“童貫,禁軍乃國之幹城,糜爛至此,如何說是杞人憂天?”
趙桓直勾勾地盯著童貫,曆喝道:“是否危言聳聽,隻需詳細檢點,真偽立辯!”
童貫不看趙桓,隻對趙佶道:“陛下,臣久慣戰爭,勝多敗少,全賴禁軍上下驍勇敢戰。
如今東宮為小人蒙蔽,輕信流言便胡亂指責,實在不妥。
臣請斬滋擾民間並惑亂太子之軍健,以平息事端。”
“童貫!”趙桓厲喝道:“禁軍之爛,古今罕見,此還是京畿,天下首府。
河北承平日久,且山高皇帝遠,禁軍怕是十不存一。
爾欲行滅遼事,意圖封王,京畿禁軍不堪用,河北諸軍不能用,如何滅遼,如何封王?”
“殿下拳拳憂國之心可鑒。

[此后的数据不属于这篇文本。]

From an optimization exercise on the open Yosys and OpenROAD flow, aimed at small area and a short achievable clock period; shortcuts taken in it are not production practice. Function was checked by simulation only, so behaviour that the tests miss may differ from the original. No activity file was given, so power comes from the tool's default toggle rates.

// daisy_core
module daisy_core (
    input  wire       clk,
    input  wire       rst,
    input  wire       op_valid,
    input  wire [3:0] op,
    output reg        cmd_ready,
    output reg        rx_active,
    output reg        hop_request,
    output reg        rdata_valid,
    output wire [7:0] rdata,
    output reg        radio_req,
    output wire       radio_channel,
    output reg        sink_byte_valid,
    output wire [7:0] sink_byte,
    output reg        sink_commit,
    output reg        sink_begin,
    output wire       sink_begin_chan
);
Size in the first run: about 300 cells after synthesis, roughly 77 flip-flops.
==> flow/config.mk <==
export PLATFORM = sky130hd
export DESIGN_NAME = daisy_core
export DESIGN_NICKNAME = daisy_core
export VERILOG_FILES = /design/flow/design.v
export SDC_FILE = /design/flow/constraint.sdc
export NUM_CORES = 4
export LEC_CHECK = 0
export CAP_MARGIN = 20
export CORE_MARGIN = 2
export CORE_UTILIZATION = 40
export SETUP_SLACK_MARGIN = 1.6
export SLEW_MARGIN = 20
==> flow/constraint.sdc <==
create_clock -name core_clock -period 3.5 [get_ports {clk}]
set_input_delay 0.7000 -clock core_clock [delete_from_list [all_inputs] [get_ports {clk}]]
set_output_delay 0.7000 -clock core_clock [all_outputs]
set_load 0.01 [all_outputs]
standard.sh (not shown) runs the stock make flow with config.mk's settings and CLKGATE_MAP_FILE= SYNTH_SCRIPT=/design/flow/synth_recipe.tcl, a recipe that flattens the netlist after the stock synthesis.
==> flow/flow/run.sh <==
#!/bin/bash
# ORFS layout through the standard.sh, with these changes:
#  - synthesis may not use the slow many-input OR / NOR and 3-input XOR cells (added to the
#    platform's don't-use list);
#  - ports are buffered with buf_4 instead of the smallest buffer the resizer picks;
#  - timing repair may swap a cell for one with another footprint.
# Each tool's output goes to a log file of its own in this folder.
set -euo pipefail
BASE=$(make -s -C "$FLOW_HOME" DESIGN_CONFIG="$PWD/config.mk" WORK_HOME="$PWD/orfs" print-DONT_USE_CELLS 2>/dev/null \
       | sed -n 's/^DONT_USE_CELLS: //p' | tail -1)
SLOW=""
for c in or3_1 or3_2 or3_4 or3b_1 or3b_2 or3b_4 or4_1 or4_2 or4_4 or4b_1 or4b_2 or4b_4 \
         or4bb_1 or4bb_2 or4bb_4 xor3_1 xor3_2 xor3_4 xnor3_1 xnor3_2 xnor3_4 nor4_1 nor4_2 nor4_4 nor4b_1 nor4b_2 nor4b_4 nor4bb_1 nor4bb_2 nor4bb_4; do
  SLOW="$SLOW sky130_fd_sc_hd__$c"
done
echo "DONT_USE_CELLS=$BASE $SLOW" > dont_use.log
bash standard.sh "DONT_USE_CELLS=$BASE $SLOW" synth > synth.log 2>&1
bash standard.sh "DONT_USE_CELLS=$BASE $SLOW" MATCH_CELL_FOOTPRINT=0 \
  "BUFFER_PORTS_ARGS=-buffer_cell sky130_fd_sc_hd__buf_4" finish > layout.log 2>&1
Next try:
--- a/flow/flow/run.sh
+++ b/flow/flow/run.sh
@@ -2,3 +2,3 @@
 # ORFS layout through the standard.sh, with these changes:
-#  - synthesis may not use the slow many-input OR / NOR and 3-input XOR cells (added to the
+#  - synthesis may not use the slow many-input OR / NOR, 5-input AOI and MUX2 cells (added to the
 #    platform's don't-use list);
@@ -12,3 +12,3 @@
 for c in or3_1 or3_2 or3_4 or3b_1 or3b_2 or3b_4 or4_1 or4_2 or4_4 or4b_1 or4b_2 or4b_4 \
-         or4bb_1 or4bb_2 or4bb_4 xor3_1 xor3_2 xor3_4 xnor3_1 xnor3_2 xnor3_4 nor4_1 nor4_2 nor4_4 nor4b_1 nor4b_2 nor4b_4 nor4bb_1 nor4bb_2 nor4bb_4; do
+         or4bb_1 or4bb_2 or4bb_4 mux2_1 mux2_2 mux2_4 mux2_8 and4bb_1 and4bb_2 and4bb_4 and4b_1 and4b_2 and4b_4 a2111oi_0 a2111oi_1 a2111oi_2 a2111oi_4 a2111o_1 a2111o_2 a2111o_4 nor4_1 nor4_2 nor4_4 nor4b_1 nor4b_2 nor4b_4 nor4bb_1 nor4bb_2 nor4bb_4; do
   SLOW="$SLOW sky130_fd_sc_hd__$c"
The new run went through all stages and came out clean; total power came out higher by about 1.9%; utilization is higher by 1.2 points; wire length went up by about 3%.
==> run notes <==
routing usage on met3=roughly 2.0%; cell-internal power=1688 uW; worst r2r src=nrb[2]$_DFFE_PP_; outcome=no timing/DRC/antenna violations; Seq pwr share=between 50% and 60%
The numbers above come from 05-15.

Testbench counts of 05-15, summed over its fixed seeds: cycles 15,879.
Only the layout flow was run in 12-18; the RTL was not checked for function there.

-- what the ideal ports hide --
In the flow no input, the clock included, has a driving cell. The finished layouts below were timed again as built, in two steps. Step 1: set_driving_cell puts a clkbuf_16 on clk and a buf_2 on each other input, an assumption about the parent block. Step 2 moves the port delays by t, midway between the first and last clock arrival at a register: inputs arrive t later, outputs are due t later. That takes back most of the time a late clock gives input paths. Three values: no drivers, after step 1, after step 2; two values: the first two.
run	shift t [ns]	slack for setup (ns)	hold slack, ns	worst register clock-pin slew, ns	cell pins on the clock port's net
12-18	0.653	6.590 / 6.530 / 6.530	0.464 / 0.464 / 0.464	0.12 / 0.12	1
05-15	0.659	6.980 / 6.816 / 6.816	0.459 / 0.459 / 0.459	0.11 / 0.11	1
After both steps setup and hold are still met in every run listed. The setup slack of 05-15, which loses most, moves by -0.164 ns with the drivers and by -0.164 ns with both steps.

然年輕氣盛,易為小人蒙蔽,衝動在所難免。
隻是徹查之下,定然軍心動搖,士氣低落,若生變端,怕是不好收拾。”
童貫連消代打,化解了趙桓的詰問。
不但如此,更加隱含威脅。
潛台詞便是,若是一意孤行徹查到底,相關人員為了自保,說不得要自導自演軍變出來。
到時候,吃虧的還不一定是誰。
權臣之囂張,實際已經威脅到了皇權。
趙桓卻不怕。
徹查禁軍的請求,是突然提出來的,毫無準備之下,能夠組織多少人?
且軍變可是以謀反論。
貪腐大概率流放,亦可能降職,保命無虞。
謀反妥妥地殺全家。
權衡厲害,能夠有多少人附從,實在值得懷疑。
所以,趙桓冷笑,道:“涉及徹查,不是民變便是軍變,爾等隻會嚇唬本宮乎?
國家厚養軍兵百六十年,豈容宵小挑撥……”
“陛下,臣彈劾太子。”一言官出列,道:“太子為小人蒙蔽,無端攻訐朝中重臣,無儲君端莊。
向日,陛下責罰東宮禁足三日,然太子置詔令於不顧,仍然浪**市井,實乃無父無君至極。